French league of American football

The Championnat Élite Division 1 (Division 1 Elite Championship) is the top-level American football league of France. The league was founded in 1982.

==History==
American football was introduced to France in the early 20th century, but for decades it remained an infrequent activity, practised only by American touring teams and wartime servicemen.

The formation of NATO in 1949 allowed for U.S. military settlements in France, and in turn the establishment of senior and high school teams representing these bases. They mainly competed in cross-border leagues sanctioned by the U.S. Air Force and U.S. Army, although some seasons featured a conference consisting solely of France-based armed forces teams.

While some French citizens attended the games, actual participation by locals remained negligible and the sport quickly declined when French president Charles de Gaulle withdrew France from NATO's military command, evicting American troops from the country in 1967. Nonetheless, a few modern era French teams claim the lineage of those military organizations: the Châteauroux Sabres are named after an eponymous team from the now decommissioned Châteauroux-Déols Air Base.

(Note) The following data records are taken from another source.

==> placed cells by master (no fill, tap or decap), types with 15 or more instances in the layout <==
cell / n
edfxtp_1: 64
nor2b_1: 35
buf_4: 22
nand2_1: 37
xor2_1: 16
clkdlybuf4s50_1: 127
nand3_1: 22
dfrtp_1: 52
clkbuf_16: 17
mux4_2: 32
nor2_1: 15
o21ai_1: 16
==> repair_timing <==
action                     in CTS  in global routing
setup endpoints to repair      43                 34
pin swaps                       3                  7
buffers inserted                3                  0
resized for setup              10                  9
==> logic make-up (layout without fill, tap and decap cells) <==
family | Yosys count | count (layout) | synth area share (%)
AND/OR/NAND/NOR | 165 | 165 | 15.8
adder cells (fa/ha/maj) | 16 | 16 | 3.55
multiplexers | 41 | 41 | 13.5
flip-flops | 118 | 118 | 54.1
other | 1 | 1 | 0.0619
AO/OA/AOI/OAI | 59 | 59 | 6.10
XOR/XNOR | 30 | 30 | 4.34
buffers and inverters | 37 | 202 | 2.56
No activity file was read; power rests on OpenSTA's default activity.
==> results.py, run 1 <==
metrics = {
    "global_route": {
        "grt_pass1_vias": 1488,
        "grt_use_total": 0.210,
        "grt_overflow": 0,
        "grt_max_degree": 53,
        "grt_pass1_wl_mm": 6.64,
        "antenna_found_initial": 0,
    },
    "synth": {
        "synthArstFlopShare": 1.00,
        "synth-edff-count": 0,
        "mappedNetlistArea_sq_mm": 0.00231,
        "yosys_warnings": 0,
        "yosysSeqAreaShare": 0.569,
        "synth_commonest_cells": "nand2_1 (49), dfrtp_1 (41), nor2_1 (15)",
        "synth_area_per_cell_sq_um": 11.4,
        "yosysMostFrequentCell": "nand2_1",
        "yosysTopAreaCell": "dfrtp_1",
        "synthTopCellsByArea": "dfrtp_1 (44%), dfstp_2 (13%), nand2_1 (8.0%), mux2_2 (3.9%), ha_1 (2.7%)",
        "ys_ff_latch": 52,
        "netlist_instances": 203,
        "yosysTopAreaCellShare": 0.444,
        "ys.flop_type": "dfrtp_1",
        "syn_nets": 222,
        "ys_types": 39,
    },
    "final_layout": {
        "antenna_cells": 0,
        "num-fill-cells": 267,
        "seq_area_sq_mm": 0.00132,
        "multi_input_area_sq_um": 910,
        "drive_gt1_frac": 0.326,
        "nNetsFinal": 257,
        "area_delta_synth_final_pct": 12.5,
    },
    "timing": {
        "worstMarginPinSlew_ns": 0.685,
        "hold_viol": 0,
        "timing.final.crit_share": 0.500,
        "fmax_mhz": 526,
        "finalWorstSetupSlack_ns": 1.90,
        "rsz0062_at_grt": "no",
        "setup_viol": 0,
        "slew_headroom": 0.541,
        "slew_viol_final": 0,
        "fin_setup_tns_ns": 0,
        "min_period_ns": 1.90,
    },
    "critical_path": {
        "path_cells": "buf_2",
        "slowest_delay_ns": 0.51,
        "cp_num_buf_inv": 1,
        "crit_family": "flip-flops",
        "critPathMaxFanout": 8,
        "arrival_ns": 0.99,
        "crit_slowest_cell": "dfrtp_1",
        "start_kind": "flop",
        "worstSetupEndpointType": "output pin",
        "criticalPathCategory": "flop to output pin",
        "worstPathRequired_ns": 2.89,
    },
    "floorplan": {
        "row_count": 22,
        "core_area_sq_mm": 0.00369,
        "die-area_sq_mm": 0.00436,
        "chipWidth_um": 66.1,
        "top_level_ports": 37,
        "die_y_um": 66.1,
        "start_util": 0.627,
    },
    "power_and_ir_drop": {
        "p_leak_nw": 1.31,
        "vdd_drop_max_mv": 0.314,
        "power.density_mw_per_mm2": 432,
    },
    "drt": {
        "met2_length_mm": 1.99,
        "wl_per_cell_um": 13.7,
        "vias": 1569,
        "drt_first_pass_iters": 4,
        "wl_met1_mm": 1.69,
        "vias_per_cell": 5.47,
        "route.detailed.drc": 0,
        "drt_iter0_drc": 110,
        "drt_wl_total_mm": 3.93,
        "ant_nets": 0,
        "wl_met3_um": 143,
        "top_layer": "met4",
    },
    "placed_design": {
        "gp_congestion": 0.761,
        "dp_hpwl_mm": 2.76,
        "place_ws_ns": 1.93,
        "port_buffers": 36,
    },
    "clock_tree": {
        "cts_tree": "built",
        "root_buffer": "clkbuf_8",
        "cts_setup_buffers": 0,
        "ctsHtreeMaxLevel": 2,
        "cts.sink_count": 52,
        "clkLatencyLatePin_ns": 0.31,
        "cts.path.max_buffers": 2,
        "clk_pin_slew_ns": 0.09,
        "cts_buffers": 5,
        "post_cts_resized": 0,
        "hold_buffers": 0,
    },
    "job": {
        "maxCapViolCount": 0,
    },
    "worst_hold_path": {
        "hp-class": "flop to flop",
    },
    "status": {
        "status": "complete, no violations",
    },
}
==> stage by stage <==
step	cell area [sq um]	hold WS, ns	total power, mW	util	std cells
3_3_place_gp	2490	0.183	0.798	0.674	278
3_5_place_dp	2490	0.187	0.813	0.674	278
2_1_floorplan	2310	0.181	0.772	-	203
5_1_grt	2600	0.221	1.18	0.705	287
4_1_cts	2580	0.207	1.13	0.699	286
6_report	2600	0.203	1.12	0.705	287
`src/rtl/rob_param.sv`:
```
// Parametrised reorder buffer: in-order retirement of out-of-order results.
// Optional `ROB_FWD_EN adds qj/qk operand lookup with same-cycle CDB bypass.
module rob_param #(
  parameter int unsigned DEPTH = 16,
  parameter int unsigned XLEN  = 32,
  parameter int unsigned TAG_W = $clog2(DEPTH)
) (
  input  logic             clk,
  input  logic             reset,
  input  logic             flush,
  input  logic             alloc_valid,
  input  logic [4:0]       alloc_dest,
  input  logic             alloc_writes,
  input  logic             alloc_is_store,
  input  logic             alloc_is_branch,
  input  logic             alloc_pred,
  input  logic [XLEN-1:0]  alloc_pc,
  input  logic [XLEN-1:0]  alloc_imm,
  output logic [TAG_W-1:0] alloc_tag,
  output logic             full,
  output logic             empty,
  output logic [TAG_W:0]   count,
  input  logic             cdb_valid,
  input  logic [TAG_W-1:0] cdb_tag,
  input  logic [XLEN-1:0]  cdb_value,
  input  logic             cdb_taken,
  input  logic             store_done,
  output logic             head_ready,
  output logic [TAG_W-1:0] head_tag,
  output logic [4:0]       head_dest,
  output logic             head_writes,
  output logic             head_is_store,
  output logic             head_is_branch,
  output logic             head_pred,
  output logic             head_taken,
  output logic [XLEN-1:0]  head_value,
  output logic [XLEN-1:0]  head_pc,
  output logic [XLEN-1:0]  head_imm,
  input  logic             commit
`ifdef ROB_FWD_EN
  ,
  input  logic [TAG_W-1:0] qj_tag,
  input  logic [TAG_W-1:0] qk_tag,
  output logic             qj_ready,
  output logic             qk_ready,
  output logic [XLEN-1:0]  qj_value,
  output logic [XLEN-1:0]  qk_value
`endif
);

  localparam int unsigned CNT_W = TAG_W + 1;

  typedef struct packed {
    logic [4:0]      dest;
    logic            writes;
    logic            is_store;
    logic            is_branch;
    logic            pred;
    logic [XLEN-1:0] pc;
    logic [XLEN-1:0] imm;
  } entry_t;

  logic [TAG_W-1:0] r_head;
  logic [TAG_W-1:0] r_tail;
  logic [CNT_W-1:0] r_count;
  logic [DEPTH-1:0] r_valid;
  logic [DEPTH-1:0] r_ready;
  logic [DEPTH-1:0] r_taken;
  logic [XLEN-1:0]  r_value [DEPTH];
  entry_t           r_ent   [DEPTH];

  logic w_full;
  logic w_head_ready;
  logic w_alloc_acc;
  logic w_commit_acc;
  logic w_cdb_acc;
  logic w_store_acc;

  // Full is judged from the registered count only, so a same-cycle commit never frees a slot for alloc.
  assign w_full       = (r_count == CNT_W'(DEPTH));
  assign w_head_ready = r_valid[r_head] && r_ready[r_head];
  assign w_alloc_acc  = alloc_valid && !w_full;
  assign w_commit_acc = commit && w_head_ready;
  assign w_cdb_acc    = cdb_valid && r_valid[cdb_tag] && !r_ent[cdb_tag].is_store;
  assign w_store_acc  = store_done && r_valid[r_head] && r_ent[r_head].is_store;

  always_ff @(posedge clk) begin
    if (reset) begin
      r_head  <= '0;
      r_tail  <= '0;
      r_count <= '0;
      r_valid <= '0;
      r_ready <= '0;
      r_taken <= '0;
      for (int i = 0; i < int'(DEPTH); i++) begin
        r_value[i] <= '0;
        r_ent[i]   <= '0;
      end
    end else if (flush) begin
      r_head  <= '0;
      r_tail  <= '0;
      r_count <= '0;
      r_valid <= '0;
    end else begin
      if (w_alloc_acc) begin
        r_valid[r_tail] <= 1'b1;
        r_ready[r_tail] <= 1'b0;
        r_taken[r_tail] <= 1'b0;
        r_value[r_tail] <= '0;
        r_ent[r_tail]   <= '{dest: alloc_dest, writes: alloc_writes, is_store: alloc_is_store,
                             is_branch: alloc_is_branch, pred: alloc_pred,
                             pc: alloc_pc, imm: alloc_imm};
        r_tail          <= r_tail + TAG_W'(1);
      end
      if (w_cdb_acc) begin
        r_ready[cdb_tag] <= 1'b1;
        r_value[cdb_tag] <= cdb_value;
        r_taken[cdb_tag] <= cdb_taken;
      end
      if (w_store_acc) begin
        r_ready[r_head] <= 1'b1;
      end
      if (w_commit_acc) begin
        r_valid[r_head] <= 1'b0;
        r_head          <= r_head + TAG_W'(1);
      end
      r_count <= r_count + CNT_W'(w_alloc_acc) - CNT_W'(w_commit_acc);
    end
  end

  assign alloc_tag      = r_tail;
  assign full           = w_full;
  assign empty          = (r_count == '0);
  assign count          = r_count;
  assign head_ready     = w_head_ready;
  assign head_tag       = r_head;
  assign head_dest      = r_ent[r_head].dest;
  assign head_writes    = r_ent[r_head].writes;
  assign head_is_store  = r_ent[r_head].is_store;
  assign head_is_branch = r_ent[r_head].is_branch;
  assign head_pred      = r_ent[r_head].pred;
  assign head_taken     = r_taken[r_head];
  assign head_value     = r_value[r_head];
  assign head_pc        = r_ent[r_head].pc;
  assign head_imm       = r_ent[r_head].imm;

`ifdef ROB_FWD_EN
  // Stored result wins; otherwise bypass a CDB broadcast aimed at a valid non-store entry.
  function automatic logic [XLEN:0] lookup(input logic [TAG_W-1:0] t);
    logic [XLEN:0] res;
    res = '0;
    if (r_valid[t] && r_ready[t]) begin
      res = {1'b1, r_value[t]};
    end else if (cdb_valid && (cdb_tag == t) && r_valid[t] && !r_ent[t].is_store) begin
      res = {1'b1, cdb_value};
    end
    return res;
  endfunction

  always_comb begin
    {qj_ready, qj_value} = lookup(qj_tag);
    {qk_ready, qk_value} = lookup(qk_tag);
  end
`endif

endmodule

```
`config.mk`:
```
export PLATFORM = sky130hd
export DESIGN_NAME = cory_rr_merge2
export DESIGN_NICKNAME = d
export VERILOG_FILES = /design/src/rtl/cory_rr_merge2.sv
export SDC_FILE = /design/constraint.sdc
export NUM_CORES = 1
export LEC_CHECK = 0
export ABC_AREA = 1
export ABC_CLOCK_PERIOD_IN_PS = 3100
export CAP_MARGIN = 15
export CORE_ASPECT_RATIO = 0.9
export CORE_MARGIN = 5
export CORE_UTILIZATION = 50
export CTS_CLUSTER_DIAMETER = 50
export DETAILED_ROUTE_END_ITERATION = 8
export PLACE_DENSITY = 0.86
export SLEW_MARGIN = 0
export SYNTH_ARGS = -nofsm -noshare
export SYNTH_HDL_FRONTEND = slang
export SYNTH_SLANG_ARGS = --single-unit
```
`constraint.sdc`:
```
create_clock -name clk -period 3.1 [get_ports clk]
set_clock_uncertainty 0.1 [all_clocks]
set_input_delay 0.62 -clock clk [delete_from_list [all_inputs] [get_ports clk]]
set_output_delay 0.62 -clock clk [all_outputs]
set_load 0.005 [all_outputs]
```
<file path="src/rtl/data_mem_controller.sv">
// data_mem_controller
// Multi-cycle data-memory access sequencer. Accepts a decoded load/store
// from the core, runs one valid/ready bus transaction with byte enables,
// returns sign/zero-extended load data and stalls the core until the
// access completes. Misaligned requests are rejected without bus activity
// and accesses that sit in ADDR+RDATA for TIMEOUT cycles are abandoned.
//
// Ports:
//   i_clk, i_rst_n      clock (rising edge), async active-low reset
//   i_memReq/Write      request and direction (1 = store), held while stalled
//   i_funct3            [1:0] size (byte/half/word/illegal), [2] zero-extend
//   i_addr, i_wdata     byte address and store data
//   o_stall             core holds its instruction
//   o_rdata/Valid       extended load data, one-cycle valid pulse
//   o_misaligned        one-cycle pulse, request rejected
//   o_busErr            one-cycle pulse, request timed out
//   o_bus*, i_bus*      bus request channel and read-data return
module data_mem_controller #(
    parameter int TIMEOUT = 255
) (
    input  logic        i_clk,
    input  logic        i_rst_n,
    input  logic        i_memReq,
    input  logic        i_memWrite,
    input  logic [2:0]  i_funct3,
    input  logic [31:0] i_addr,
    input  logic [31:0] i_wdata,
    output logic        o_stall,
    output logic [31:0] o_rdata,
    output logic        o_rdataValid,
    output logic        o_misaligned,
    output logic        o_busErr,
    output logic        o_busValid,
    input  logic        i_busReady,
    output logic        o_busWrite,
    output logic [31:0] o_busAddr,
    output logic [31:0] o_busWdata,
    output logic [3:0]  o_busBe,
    input  logic        i_busRvalid,
    input  logic [31:0] i_busRdata
);

    typedef enum logic [1:0] {IDLE, ADDR, RDATA, DONE} state_t;

    localparam logic [8:0] TMO = TIMEOUT[8:0];

    state_t      state;
    logic [7:0]  cnt;
    logic [1:0]  size_q;
    logic [1:0]  lane_q;
    logic        uns_q;

    logic        mis;
    logic        accept;
    logic [8:0]  cnt_inc;
    logic        tmo;
    logic [3:0]  be_n;
    logic [31:0] wd_n;
    logic [31:0] sh;
    logic [31:0] ext;

    assign mis = (i_funct3[1:0] == 2'b11) ||
                 (i_funct3[1:0] == 2'b01 && i_addr[0]) ||
                 (i_funct3[1:0] == 2'b10 && i_addr[1:0] != 2'b00);

    assign accept       = (state == IDLE) && i_memReq && !mis;
    assign o_misaligned = (state == IDLE) && i_memReq && mis;
    assign o_stall      = accept || (state == ADDR) || (state == RDATA);

    // Count includes the current cycle, so the TIMEOUT-th waiting cycle
    // without completion is the one that gives up.
    assign cnt_inc = {1'b0, cnt} + 9'd1;
    assign tmo     = cnt_inc >= TMO;

    // Lane-replicated store data and enables, computed from the request
    // and captured once at acceptance.
    always_comb begin
        be_n = 4'b1111;
        wd_n = i_wdata;
        case (i_funct3[1:0])
            2'b00: begin
                be_n = 4'b0001 << i_addr[1:0];
                wd_n = {4{i_wdata[7:0]}};
            end
            2'b01: begin
                be_n = i_addr[1] ? 4'b1100 : 4'b0011;
                wd_n = {2{i_wdata[15:0]}};
            end
            default: ;
        endcase
        if (!i_memWrite)
            be_n = 4'b0000;
    end

    // Alignment guarantees the low address bits select the lane directly
    // for both byte and half accesses.
    always_comb begin
        sh = i_busRdata >> {lane_q, 3'b000};
        case (size_q)
            2'b00:   ext = {{24{~uns_q & sh[7]}}, sh[7:0]};
            2'b01:   ext = {{16{~uns_q & sh[15]}}, sh[15:0]};
            default: ext = i_busRdata;
        endcase
    end

    always_ff @(posedge i_clk or negedge i_rst_n) begin
        if (!i_rst_n) begin
            state        <= IDLE;
            cnt          <= 8'd0;
            size_q       <= 2'b00;
            lane_q       <= 2'b00;
            uns_q        <= 1'b0;
            o_busValid   <= 1'b0;
            o_busWrite   <= 1'b0;
            o_busAddr    <= 32'd0;
            o_busWdata   <= 32'd0;
            o_busBe      <= 4'b0000;
            o_rdata      <= 32'd0;
            o_rdataValid <= 1'b0;
            o_busErr     <= 1'b0;
        end else begin
            o_rdataValid <= 1'b0;
            o_busErr     <= 1'b0;
            if (state == ADDR || state == RDATA)
                cnt <= tmo ? TMO[7:0] : cnt_inc[7:0];
            case (state)
                IDLE: begin
                    if (accept) begin
                        size_q     <= i_funct3[1:0];
                        lane_q     <= i_addr[1:0];
                        uns_q      <= i_funct3[2];
                        o_busWrite <= i_memWrite;
                        o_busAddr  <= {i_addr[31:2], 2'b00};
                        o_busWdata <= wd_n;
                        o_busBe    <= be_n;
                        o_busValid <= 1'b1;
                        cnt        <= 8'd0;
                        state      <= ADDR;
                    end
                end
                ADDR: begin
                    if (i_busReady) begin
                        o_busValid <= 1'b0;
                        state      <= o_busWrite ? DONE : RDATA;
                    end else if (tmo) begin
                        o_busValid <= 1'b0;
                        o_busErr   <= 1'b1;
                        state      <= DONE;
                    end
                end
                RDATA: begin
                    if (i_busRvalid) begin
                        o_rdata      <= ext;
                        o_rdataValid <= 1'b1;
                        state        <= DONE;
                    end else if (tmo) begin
                        o_busErr <= 1'b1;
                        state    <= DONE;
                    end
                end
                default: state <= IDLE;
            endcase
        end
    end

endmodule

</file>
<file path="config.mk">
export PLATFORM = sky130hd
export DESIGN_NAME = data_mem_controller
export DESIGN_NICKNAME = d
export VERILOG_FILES = /design/src/rtl/data_mem_controller.sv
export SDC_FILE = /design/constraint.sdc
export NUM_CORES = 1
export LEC_CHECK = 0
export CAP_MARGIN = 20
export CORE_MARGIN = 1
export CORE_UTILIZATION = 35
export CTS_BUF_LIST = sky130_fd_sc_hd__clkbuf_8 sky130_fd_sc_hd__clkbuf_16
export CTS_CLUSTER_DIAMETER = 200
export DETAILED_ROUTE_END_ITERATION = 12
export PLACE_DENSITY = 0.66
export SLEW_MARGIN = 30
export SYNTH_ARGS = -nofsm -noshare
export SYNTH_HDL_FRONTEND = slang
export SYNTH_SLANG_ARGS = --single-unit
</file>
<file path="constraint.sdc">
create_clock -name i_clk -period 2.3 [get_ports i_clk]
set_input_delay 0.345 -clock i_clk [delete_from_list [all_inputs] [get_ports i_clk]]
set_output_delay 0.345 -clock i_clk [all_outputs]
set_load 0.02 [all_outputs]
</file>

It was not until 1980 that a physical education teacher, Laurent Plegelatte, created the first "born and bred" French team, the Spartacus de Paris. The same year, he founded and chaired the National Committee for the Development of American Football. The Ligue Élite de Football Américain was created in 1982 under the leadership of Laurent Plegelatte with four participants. The Spartacus de Paris were the first ever champions of the Ligue Élite de Football Américain, but are now a defunct team as of 1993. 1983 saw a change of leadership from Laurent Plegelatte to Michel Gofman.

The club Ours de Toulouse claims a French American football attendance record of over 11,000 for a 1990 game against the Moscow Bears played at Toulouse Stadium.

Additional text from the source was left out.